Não sou uma pessoa religiosa, porém o modo como a autora analisa a figura mítica de Jesus Cristo sob a luz da época é apaixonante. Todos que tiveram contato com o Messias, e entregaram seu coração, sentiam uma paz e gratidão profundas, como do paraíso. Aos seus olhos, o mundo agora parecia coberto de uma luz própria, o amor divino faiscando em cada objeto, em cada planta. E, à medida que as palavras de Cristo ganhavam respaldo entre os simples e os comuns, arrebatados pelo seu discurso, maiores os rumores, rumores esses que chegam aos quatro cantos da Europa. Ler sobre Jesus curar a enfermidade de uma criança e devolvê-la aos braços de uma mãe chorosa, eternamente grata, trazer de volta à vida os mortos e confortar os feridos de coração é de uma beleza ímpar. É incrível que alguém assim já tenha andado pela face da Terra e, se andou, torna-se fácil compreender o clamor despertado pela figura do carpinteiro. Jesus, aos olhos de Lucano, do mundo e dos meus, é apaixonante. Confesso que nunca senti muito entusiasmo ou mesmo emoção ao ouvir sobre a crucificação durante missas ou celebrações religiosas outras, mas nessa leitura me peguei surpreso ao estar em lágrimas ao ouvir da morte de uma pessoa tão bondosa e pura de coração como Jesus. Tudo isso descrito sem a pieguice e sem o sentimentalismo da maioria das obras cristãs.
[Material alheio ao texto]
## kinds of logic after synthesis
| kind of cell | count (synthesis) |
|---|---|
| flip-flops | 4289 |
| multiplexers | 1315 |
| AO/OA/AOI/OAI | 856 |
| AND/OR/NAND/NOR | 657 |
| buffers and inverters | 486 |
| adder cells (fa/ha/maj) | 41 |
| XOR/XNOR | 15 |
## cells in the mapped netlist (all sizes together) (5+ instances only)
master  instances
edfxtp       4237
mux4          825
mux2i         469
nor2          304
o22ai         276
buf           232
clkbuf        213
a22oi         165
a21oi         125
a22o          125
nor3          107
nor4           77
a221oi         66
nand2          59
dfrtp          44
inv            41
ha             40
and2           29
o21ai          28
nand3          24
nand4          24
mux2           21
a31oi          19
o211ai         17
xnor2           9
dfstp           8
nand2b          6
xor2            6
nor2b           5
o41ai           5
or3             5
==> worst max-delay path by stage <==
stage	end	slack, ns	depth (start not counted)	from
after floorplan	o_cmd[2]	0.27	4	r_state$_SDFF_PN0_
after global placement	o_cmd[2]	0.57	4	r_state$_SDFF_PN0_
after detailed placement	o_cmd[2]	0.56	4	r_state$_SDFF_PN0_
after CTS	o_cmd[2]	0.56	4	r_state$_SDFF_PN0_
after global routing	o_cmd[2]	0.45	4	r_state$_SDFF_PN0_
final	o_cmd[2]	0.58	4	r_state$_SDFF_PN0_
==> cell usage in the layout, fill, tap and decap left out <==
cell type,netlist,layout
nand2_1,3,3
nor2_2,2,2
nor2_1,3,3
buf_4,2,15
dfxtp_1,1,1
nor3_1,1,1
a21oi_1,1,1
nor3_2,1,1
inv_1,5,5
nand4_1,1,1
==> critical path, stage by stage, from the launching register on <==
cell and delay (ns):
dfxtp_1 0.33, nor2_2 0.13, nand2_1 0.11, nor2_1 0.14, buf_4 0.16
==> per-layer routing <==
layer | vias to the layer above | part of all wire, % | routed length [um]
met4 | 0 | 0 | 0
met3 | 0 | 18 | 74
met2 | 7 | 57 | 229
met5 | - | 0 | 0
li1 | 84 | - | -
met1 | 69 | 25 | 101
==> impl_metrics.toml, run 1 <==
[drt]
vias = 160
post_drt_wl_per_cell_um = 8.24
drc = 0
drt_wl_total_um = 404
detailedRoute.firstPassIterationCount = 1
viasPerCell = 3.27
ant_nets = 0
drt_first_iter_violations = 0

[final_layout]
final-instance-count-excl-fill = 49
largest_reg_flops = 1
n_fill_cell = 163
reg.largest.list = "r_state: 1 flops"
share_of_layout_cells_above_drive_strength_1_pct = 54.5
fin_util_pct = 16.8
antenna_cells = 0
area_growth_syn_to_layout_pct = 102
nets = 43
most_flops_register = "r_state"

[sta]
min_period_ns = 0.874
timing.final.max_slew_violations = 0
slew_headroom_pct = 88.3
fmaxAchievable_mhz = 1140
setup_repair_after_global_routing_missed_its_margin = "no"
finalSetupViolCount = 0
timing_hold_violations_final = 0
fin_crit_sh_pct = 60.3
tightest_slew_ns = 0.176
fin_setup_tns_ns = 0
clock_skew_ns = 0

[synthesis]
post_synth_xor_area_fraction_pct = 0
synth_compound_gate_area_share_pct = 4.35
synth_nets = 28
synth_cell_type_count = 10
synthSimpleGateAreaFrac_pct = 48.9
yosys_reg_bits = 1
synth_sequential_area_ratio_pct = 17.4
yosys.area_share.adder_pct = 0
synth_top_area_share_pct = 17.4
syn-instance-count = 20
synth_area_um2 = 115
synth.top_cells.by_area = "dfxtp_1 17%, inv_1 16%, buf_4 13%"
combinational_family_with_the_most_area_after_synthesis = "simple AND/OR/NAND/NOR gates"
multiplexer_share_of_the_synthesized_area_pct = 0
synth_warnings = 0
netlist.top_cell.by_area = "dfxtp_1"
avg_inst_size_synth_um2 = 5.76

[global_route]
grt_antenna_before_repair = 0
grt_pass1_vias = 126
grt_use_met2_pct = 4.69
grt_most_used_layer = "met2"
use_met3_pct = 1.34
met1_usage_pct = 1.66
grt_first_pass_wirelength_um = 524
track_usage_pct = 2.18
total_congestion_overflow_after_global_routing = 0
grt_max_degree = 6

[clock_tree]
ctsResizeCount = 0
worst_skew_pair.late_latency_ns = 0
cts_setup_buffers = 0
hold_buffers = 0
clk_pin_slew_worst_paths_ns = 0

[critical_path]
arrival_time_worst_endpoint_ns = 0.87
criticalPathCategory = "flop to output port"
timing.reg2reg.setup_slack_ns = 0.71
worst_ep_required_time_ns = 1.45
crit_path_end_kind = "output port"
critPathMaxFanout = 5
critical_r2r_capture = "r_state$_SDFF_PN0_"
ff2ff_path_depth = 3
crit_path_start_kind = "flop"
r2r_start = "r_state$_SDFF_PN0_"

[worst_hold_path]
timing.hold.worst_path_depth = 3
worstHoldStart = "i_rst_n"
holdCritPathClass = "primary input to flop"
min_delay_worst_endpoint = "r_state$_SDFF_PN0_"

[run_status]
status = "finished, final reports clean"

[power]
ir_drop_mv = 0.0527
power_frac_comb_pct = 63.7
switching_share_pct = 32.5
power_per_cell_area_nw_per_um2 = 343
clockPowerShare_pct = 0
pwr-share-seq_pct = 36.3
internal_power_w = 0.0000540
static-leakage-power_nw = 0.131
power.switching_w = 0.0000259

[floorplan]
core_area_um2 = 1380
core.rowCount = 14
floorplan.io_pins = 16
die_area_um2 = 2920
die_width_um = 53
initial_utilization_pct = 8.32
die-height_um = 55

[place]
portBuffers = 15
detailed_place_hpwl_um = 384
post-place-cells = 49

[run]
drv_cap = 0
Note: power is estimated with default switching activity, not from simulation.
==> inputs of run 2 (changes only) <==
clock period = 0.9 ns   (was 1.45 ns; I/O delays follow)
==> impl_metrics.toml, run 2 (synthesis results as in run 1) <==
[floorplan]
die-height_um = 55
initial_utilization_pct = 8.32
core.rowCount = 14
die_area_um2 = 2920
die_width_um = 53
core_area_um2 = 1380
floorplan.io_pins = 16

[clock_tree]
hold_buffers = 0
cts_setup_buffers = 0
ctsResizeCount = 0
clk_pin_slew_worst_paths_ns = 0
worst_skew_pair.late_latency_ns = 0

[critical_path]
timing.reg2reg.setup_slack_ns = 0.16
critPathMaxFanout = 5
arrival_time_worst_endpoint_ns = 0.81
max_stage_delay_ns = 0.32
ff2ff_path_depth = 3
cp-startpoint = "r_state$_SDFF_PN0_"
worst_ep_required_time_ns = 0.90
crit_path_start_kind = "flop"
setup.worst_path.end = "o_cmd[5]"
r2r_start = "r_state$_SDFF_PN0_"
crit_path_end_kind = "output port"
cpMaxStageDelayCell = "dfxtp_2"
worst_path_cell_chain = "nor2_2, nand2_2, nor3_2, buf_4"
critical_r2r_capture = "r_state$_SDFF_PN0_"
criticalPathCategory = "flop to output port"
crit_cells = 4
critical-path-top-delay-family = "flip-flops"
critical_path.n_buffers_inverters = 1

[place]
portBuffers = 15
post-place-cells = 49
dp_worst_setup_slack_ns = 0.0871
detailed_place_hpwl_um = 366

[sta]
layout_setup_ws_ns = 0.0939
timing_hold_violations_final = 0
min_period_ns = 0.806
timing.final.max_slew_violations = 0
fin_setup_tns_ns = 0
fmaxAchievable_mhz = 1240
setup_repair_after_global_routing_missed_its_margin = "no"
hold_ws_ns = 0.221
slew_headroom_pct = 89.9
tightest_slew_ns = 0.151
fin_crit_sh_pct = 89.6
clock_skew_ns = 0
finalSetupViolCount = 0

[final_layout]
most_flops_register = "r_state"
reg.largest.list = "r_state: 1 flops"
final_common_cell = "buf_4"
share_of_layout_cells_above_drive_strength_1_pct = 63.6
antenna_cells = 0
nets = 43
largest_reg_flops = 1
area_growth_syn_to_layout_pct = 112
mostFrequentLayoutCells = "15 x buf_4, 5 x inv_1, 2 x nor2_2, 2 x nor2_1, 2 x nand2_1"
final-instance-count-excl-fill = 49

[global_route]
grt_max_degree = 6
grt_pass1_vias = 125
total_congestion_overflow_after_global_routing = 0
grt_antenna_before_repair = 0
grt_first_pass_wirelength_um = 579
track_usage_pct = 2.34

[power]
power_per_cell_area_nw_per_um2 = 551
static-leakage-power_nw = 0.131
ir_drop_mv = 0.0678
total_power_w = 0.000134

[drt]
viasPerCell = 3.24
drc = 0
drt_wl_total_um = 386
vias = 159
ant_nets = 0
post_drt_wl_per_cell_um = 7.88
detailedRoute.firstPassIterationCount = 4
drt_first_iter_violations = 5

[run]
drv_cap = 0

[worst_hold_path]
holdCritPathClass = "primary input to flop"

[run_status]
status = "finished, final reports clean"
E, ao final do livro, temos o encontro de Lucano com a figura de Virgem Maria, o ápice da obra. Lucas, como perseguidor da bênção de Deus, sempre sonhou em conhecer a mão de Deus, aquela intocada pelo mal, virgem e pura e, quando ela finalmente aparece, é impossível não se sentir emocionado, seja pela realização do sonho de Lucas ou pela maneira santificada como Maria é descrita pela autora.
Como médico recém-formado, confesso que carregarei as palavras e os ensinamentos desse livro para toda a vida. São Lucas, antes de um santo a ser adorado, foi um médico cuja vida foi dedicada a cuidar dos pobres e oprimidos, abdicando da própria em nome do bem maior. Amou, sonhou, cantou e admirou, e seus feitos ecoam até a modernidade.